Verrès, successo della patronale
VERRES. S'è chiusa con successo la festa patronale di S. Gilles a Verrès, organizzata dalla Pro Loco presieduta da Fabrizio Casiraghi. Numerosi sono stati gli appuntamenti riservati ai verreziesi e ai tanti turisti, a cominciare dal grande concerto d'apertura del 29 agosto.
In quell'occasione, sul palco si sono esibiti la Filarmonica di Verrès e il Corpo Bandistico S. Maria Immacolata di Loano. Piacevole è stata anche la serata di martedì con la discoteca in piazza dei Midnigh Express. E' poi seguito, mercoledì, per il piacere dei più piccoli, lo spettacolo "Fiabe per sempre" con la compagnia dei Fantulin che ha riscosso un notevole successo grazie ai suoi burattini e attori.
Nella giornata di S. Gilles, spazio ancora ai bambini con il laboratorio creativo degli "Spaventapasseri": ogni bambino era chiamato a costruire uno Spaventapasseri che poi si portava con gioia a casa. In serata, al cinema Ideal si è svolta la rappresentazione di "Euli, asil, sal, salada" con la compagnia "Ars et Labor" che ha strappato numerosi e continui applausi al folto pubblico presente. A conclusione della settimana patronale, nella serata di venerdì il gruppo emergente dei "Faithfull" si è esibito davanti a un pubblico di giovanissimi.
«A parte la giornata conclusiva - sottolinea il presidente della Pro Loco, Fabrizio Casiraghi -, in parte rovinata da un temporale di passaggio, tutte le manifestazioni patronali del 2005 mi sembra che abbiano riscosso un buon successo, sia per quanto riguarda la partecipazione popolare sia per i contenuti proposti. Non smetterò mai - aggiunge Casiraghi - di ringraziare tutti coloro che si sono prodigati per la buona riuscita della festa».

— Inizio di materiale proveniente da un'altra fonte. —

===== config.mk =====
export PLATFORM = sky130hd
export DESIGN_NAME = hbf_fifo
export DESIGN_NICKNAME = d
export VERILOG_FILES = /design/src/rtl/hbf_pkg.sv /design/src/rtl/hbf_fifo.sv
export SDC_FILE = /design/constraint.sdc
export NUM_CORES = 2
export LEC_CHECK = 0
export ABC_AREA = 1
export BUFFER_PORTS_ARGS = -buffer_cell sky130_fd_sc_hd__buf_2
export CAP_MARGIN = 20
export CORE_ASPECT_RATIO = 1.25
export CORE_MARGIN = 5
export CORE_UTILIZATION = 40
export CTS_BUF_LIST = sky130_fd_sc_hd__clkbuf_4
export DETAILED_ROUTE_END_ITERATION = 10
export GPL_ROUTABILITY_DRIVEN = 0
export PLACE_DENSITY = 0.58
export SLEW_MARGIN = 10
export SYNTH_ARGS = -nofsm -noshare
export SYNTH_HDL_FRONTEND = slang
export SYNTH_SLANG_ARGS = --single-unit

===== constraint.sdc =====
create_clock -name clk -period 19.6 [get_ports clk]
set_clock_uncertainty 0.1 [all_clocks]
set_input_delay 1.96 -clock clk [delete_from_list [all_inputs] [get_ports clk]]
set_output_delay 1.96 -clock clk [all_outputs]
set_load 0.01 [all_outputs]

===== src/rtl/hbf_pkg.sv =====
package hbf_pkg;

  localparam int MAX_WIDTH     = 1024;
  localparam int WINDOW_RADIUS = 13;
  localparam int WIN           = 2 * WINDOW_RADIUS + 1;
  localparam int LINES         = 2 * WINDOW_RADIUS;
  localparam int COL_W         = $clog2(MAX_WIDTH);
  localparam int SZ_W          = COL_W + 2;
  localparam int CFG_W         = 11;
  localparam int MIN_SIZE      = 27;
  localparam int MAX_HEIGHT    = 1024;
  localparam int POS_W         = 10;
  localparam int SLOT_W        = $clog2(LINES);
  localparam int PIX_W         = 8;
  localparam int PSUM_W        = $clog2(WIN * 255 + 1);
  localparam int PRE_ST        = $clog2(WIN);
  localparam int COLV_W        = 15;
  localparam int RES_W         = 18;
  localparam int NSCALE        = 4;
  localparam int SCALE_W       = 2;
  localparam int NRANGE        = 6;
  localparam int NSRC          = 3;
  localparam int CHUNK         = 5;
  localparam int NCHUNK        = 4;
  localparam int FIFO_DEPTH    = 16;
  localparam int FIFO_AW       = $clog2(FIFO_DEPTH);
  localparam int CRED_W        = $clog2(FIFO_DEPTH + 1);

  localparam logic [SCALE_W-1:0] LAST_SCALE = SCALE_W'(NSCALE - 1);

  typedef enum logic {
    REG_WIDTH  = 1'b0,
    REG_HEIGHT = 1'b1
  } cfg_reg_t;

  // range slots: centre band, first lobe, middle lobe, last lobe, quad band above/left,
  // quad band below/right. Same numbers serve as rows and as columns.
  localparam int R_V  = 0;
  localparam int R_A  = 1;
  localparam int R_M  = 2;
  localparam int R_B  = 3;
  localparam int R_DN = 4;
  localparam int R_DP = 5;

  // column quantities kept per scale
  localparam int SRC_V = 0;
  localparam int SRC_Y = 1;
  localparam int SRC_D = 2;

  localparam int RLO [NSCALE][NRANGE] = '{
    '{11, 9, 12, 15, 10, 14},
    '{ 9, 6, 11, 16,  7, 14},
    '{ 7, 3, 10, 17,  4, 14},
    '{ 5, 0,  9, 18,  1, 14}
  };
  localparam int RHI [NSCALE][NRANGE] = '{
    '{15, 11, 14, 17, 12, 16},
    '{17, 10, 15, 20, 12, 19},
    '{19,  9, 16, 23, 12, 22},
    '{21,  8, 17, 26, 12, 25}
  };

  // horizontal sum k runs over column range k of this quantity
  function automatic int sum_src(input int k);
    int r;
    begin
      if (k == R_V) r = SRC_Y;
      else if (k == R_DN || k == R_DP) r = SRC_D;
      else r = SRC_V;
      return r;
    end
  endfunction

  function automatic int lo_below(input int s, input int r);
    int v;
    begin
      v = (RLO[s][r] == 0) ? 0 : RLO[s][r] - 1;
      return v;
    end
  endfunction

  typedef logic [WIN-1:0][PIX_W-1:0] column_t;

  typedef struct packed {
    logic             emit;
    logic [POS_W-1:0] row;
    logic [POS_W-1:0] col;
  } meta_t;

  typedef struct packed {
    logic [POS_W-1:0]                  row;
    logic [POS_W-1:0]                  col;
    logic [NSCALE-1:0][RES_W-1:0]      dxx;
    logic [NSCALE-1:0][RES_W-1:0]      dyy;
    logic [NSCALE-1:0][RES_W-1:0]      dxy;
  } entry_t;

  typedef struct packed {
    logic pop;
    logic drop;
  } credit_t;

endpackage


===== src/rtl/hbf_fifo.sv =====
module hbf_fifo (
  input  logic            clk,
  input  logic            rst,
  input  logic            push,
  input  hbf_pkg::entry_t din,
  input  logic            pop,
  output hbf_pkg::entry_t dout,
  output logic            empty
);

  hbf_pkg::entry_t               slots [hbf_pkg::FIFO_DEPTH];
  logic [hbf_pkg::FIFO_AW-1:0]   wp, rp;
  logic [hbf_pkg::CRED_W-1:0]    count;
  logic                          full;

  assign empty = (count == '0);
  assign full  = (count == hbf_pkg::CRED_W'(hbf_pkg::FIFO_DEPTH));
  assign dout  = slots[rp];

  always_ff @(posedge clk) begin
    if (rst) begin
      wp    <= '0;
      rp    <= '0;
      count <= '0;
    end else begin
      if (push) wp <= wp + hbf_pkg::FIFO_AW'(1);
      if (pop)  rp <= rp + hbf_pkg::FIFO_AW'(1);
      count <= count + hbf_pkg::CRED_W'(push) - hbf_pkg::CRED_W'(pop);
    end
  end

  always_ff @(posedge clk) begin
    if (push) slots[wp] <= din;
  end

  a_no_overflow: assert property (@(posedge clk) disable iff (rst)
    !(push && full))
    else $error("queue push while full");

  a_no_underflow: assert property (@(posedge clk) disable iff (rst)
    !(pop && empty))
    else $error("queue pop while empty");

endmodule


# == Word level (Yosys, flattened, before mapping) ==
# Memory sizes are Yosys's and may differ from the RTL's. A register that Yosys moved wholly into a read port is not among the register bits.
# Cells that the tools add are included.
# totals
regBits,13
ramBits,3776
input_bits,240
mem_count,1
# op_classes
add_sub_neg,4
mux,4
reduce_logical,1
# memory_table
name,words,width,rd,rd_ports_with_merged_regs,wr,line_no,text
slots,16,236,1,1,1,hbf_fifo.sv:11,hbf_pkg::entry_t slots [hbf_pkg::FIFO_DEPTH];
# ops
op,n
"4-bit by 1-bit adder with 4-bit output, second input constant",2
4-bit two-way mux,2
5-bit by 1-bit adder with 5-bit output,1
5-bit zero test,1
5-bit by 1-bit subtractor with 5-bit output,1
1-bit two-way mux,2

# == Longest topological paths before layout ==
# logic_depth
depth_word,3
ltp_mapped,11
depth_no_buf,11

# == Worst setup path before layout ==
# Ideal clock, no wire load.
# synth_path
path_kind,input to register
from,in push
to,"mem slots[15][0] (netlist name), enable pin"
setup_time_ps,837
arrival_time_ps,12188
required_time_ps,18663
setup_slack_ps,6475
path_stages,3
cell_sequence,clkbuf_1 > nand2_1 > nor2_1
# synth_via
elab_chain_cells,2
# synth_rtl
item,line_no,text
start: declaration,hbf_fifo.sv:4,"input logic push,"
1-bit two-way mux,hbf_fifo.sv:33,if (push) slots[wp] <= din;
1-bit two-way mux (not written as such),hbf_fifo.sv:33,
end: declaration,hbf_fifo.sv:11,
# Every way passes these cells.

==> flow_metrics.py <==
metrics = {
    "power_and_ir_drop": {
        "power.density_nw_per_um2": 95.6,
        "ir_worst_vdd_v": 0.0000593,
        "leakage_nw": 69.4,
        "p_total_w": 0.0167,
    },
    "finish": {
        "multiInputGateArea_um2": 33800,
        "final_common_cell": "nand2_1",
        "mostFrequentLayoutCells": "5,226 x nand2_1, 3,776 x edfxtp_1, 2,685 x nand3_1, 1,326 x clkbuf_4, 1,256 x inv_1",
        "seqCellArea_um2": 114000,
        "area_delta_synth_final_pct": 11.9,
        "fill_cells": 36000,
        "final_nets": 14900,
        "final_layout_size_suffix_gt1_share_pct": 13.9,
    },
    "timing": {
        "period_minus_slack_ps": 9200,
        "tightestPinTransition_ps": 1180,
        "max_slew_margin_pct": 21.3,
        "grt_setup_unrepaired": "false",
        "setup_viol": 0,
        "hold_violations": 0,
        "max_freq_mhz": 109,
        "fin_crit_sh_pct": 46.9,
        "tns_ps": 0,
        "finalMaxSlewViolations": 0,
    },
    "worst_setup_path": {
        "slowest_delay_ps": 950,
        "path_max_fanout": 333,
        "slowest_stage": "buf_4",
        "start_kind": "flop",
        "cp.arrival_ps": 7140,
        "crit_chain": "clkinv_16 > buf_4 > buf_4 > buf_4 > buf_4 > nand2_1 > nand3_1 > nand3_1 > nand2_1 > nand2_1 > nand2_1 > buf_2",
        "end_kind": "output pin",
        "cp_top_family": "buffers and inverters",
        "critPathBufInv": 6,
        "critPathKind": "reg2out",
        "cp.required_ps": 17540,
    },
    "status": {
        "status": "finished clean",
    },
    "global_routing": {
        "grt_util_all_layers_pct": 20.8,
        "grt_max_degree": 334,
        "antenna_found_initial": 130,
        "grt_overflow": 0,
        "grt_pass1_vias": 101000,
        "grt_first_pass_wirelength_um": 638000,
    },
    "job": {
        "max_cap_viol_count": 0,
    },
    "route": {
        "via_per_inst": 5.07,
        "vias": 104000,
        "routed_wl_um": 431000,
        "drc": 0,
        "antenna_left": 0,
        "dr.pass1.iters": 5,
        "drtIter0Drc": 8834,
        "wl_per_cell_um": 21.0,
    },
    "placement": {
        "io_buffers": 476,
        "hpwl_um": 210000,
    },
    "floorplanning": {
        "io_pins": 477,
        "start_util_pct": 40.1,
        "coreArea_um2": 389000,
        "rows": 256,
        "die_h_um": 708,
        "die-area_um2": 403000,
        "die_w_um": 569,
    },
    "logic_synthesis": {
        "yosys.area.top_type": "edfxtp_1",
        "ys_types": 22,
        "syn_inst": 13900,
        "synth_top_area_share_pct": 72.7,
        "ys_seq_elements": 3793,
        "synth_fp_nets": 14100,
        "avgSynthCellArea_um2": 11.3,
        "synth.area.top_cells": "edfxtp_1 73%, nand2_1 13%, nand3_1 8.6%",
        "synth.yosys.seq_area_share_pct": 72.9,
        "synth_warnings": 0,
        "synth_area_um2": 156000,
    },
    "clock_tree": {
        "clock_latency_ps": 1620,
        "ctsResizeCount": 0,
        "clkSinkCount": 3793,
        "cts_made_buffers": 922,
        "htree_levels": 6,
        "cts_setup_buffers": 0,
        "path_clk_slew_ps": 60,
        "cts_tree": "built",
        "ctsLongestPathBuffers": 4,
        "hold_buffers": 0,
        "cts_root_buf": "clkbuf_4",
    },
    "hold_path": {
        "hold_path_class": "reg2reg",
    },
}
## cell families (layout without fill, tap and decap cells)
family / count (synthesis) / in the layout / share of synthesized area, %
compound gates: 12 / 12 / 0.0401
buf+inv: 2047 / 3525 / 5.48
fa+ha+maj: 12 / 12 / 0.101
xor+xnor: 3 / 3 / 0.0168
other cells: 0 / 42 / 0
flops: 3793 / 3793 / 72.9
simple gates: 7990 / 7990 / 21.5
## through the flow
stage	hold WS [ps]	cell area, µm²	utilization (%)	worst slack [ps]	cells
2_1_floorplan	350	156000	-	6480	13900
4_1_cts	200	174000	44.8	10100	20500
3_5_place_dp	366	163000	41.9	12060	18900
3_3_place_gp	361	163000	41.9	12090	18900
5_1_grt	298	175000	44.9	9760	20500
6_report	372	175000	44.9	10400	20500
## final timing paths
| kind | startpoint | endpoint | slack [ps] | depth (start not counted) |
|---|---|---|---|---|
| setup / recovery | flop | dout[118] | 10400 | 12 |
| hold / removal | rp[2] | flop | 370 | 2 |
| setup reg to reg | wp[0] | slots[12][128] | 14880 | 7 |
| hold reg to reg | rp[2] | flop | 370 | 2 |
## worst min-delay path, cell delays in order (launching register included)
cell and delay, ps:
dfxtp_1 310, inv_1 60, a21oi_1 70
## per-layer routing
metal	global-route usage [%]	wire, µm
met2	34.9	207000
met1	27.2	181000
met5	0	511
met3	3.99	30400
met4	6.92	12100
## cells in the mapped netlist (all sizes together)
master and count:
o21ai 3, buf 637, fa 1, clkinv 1
and3 1, o21a 1, nand3 2685, clkbuf 150
nand4 2, a21oi 8, edfxtp 3776, dfxtp 17
nor2 32, inv 1259, or2 44, ha 11
xor2 3, nand2 5226
## sequential cells by signal (all words and copies together) (netlist names), named ones only
name,flops
wp,4
slots,3776
rp,4
count,5
## power breakdown
part | total, W | switching, W | internal, W
registers | 0.00903 | 0.0000256 | 0.00901
clock network | 0.00637 | 0.00319 | 0.00317
logic | 0.00129 | 0.000941 | 0.000351
total | 0.0167 | 0.00416 | 0.0125
## final cells by class
cell class              instances  share of cell area [%]
clock inverters               279                   0.915
diodes                         42                  0.0602
multi-input cells            8017                    19.4
clock buffers                1326                    5.70
inverters                    1260                    2.74
repair buffers                660                    2.35
well taps                    5160                    3.70
flip-flops and latches       3793                    65.2
(Power assumes the default switching activity.)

Oltre al laboratorio degli "Spaventapasseri", grande successo hanno avuto i gonfiabili per bambini che hanno animato per tre giorni piazza Fiorin e dintorni: «Infatti, quest'anno - conclude il presidente Casiraghi - la Pro Loco per la festa patronale ha puntanto molto sul divertimento per i bambini. E le soddisfazioni non sono davvero mancate».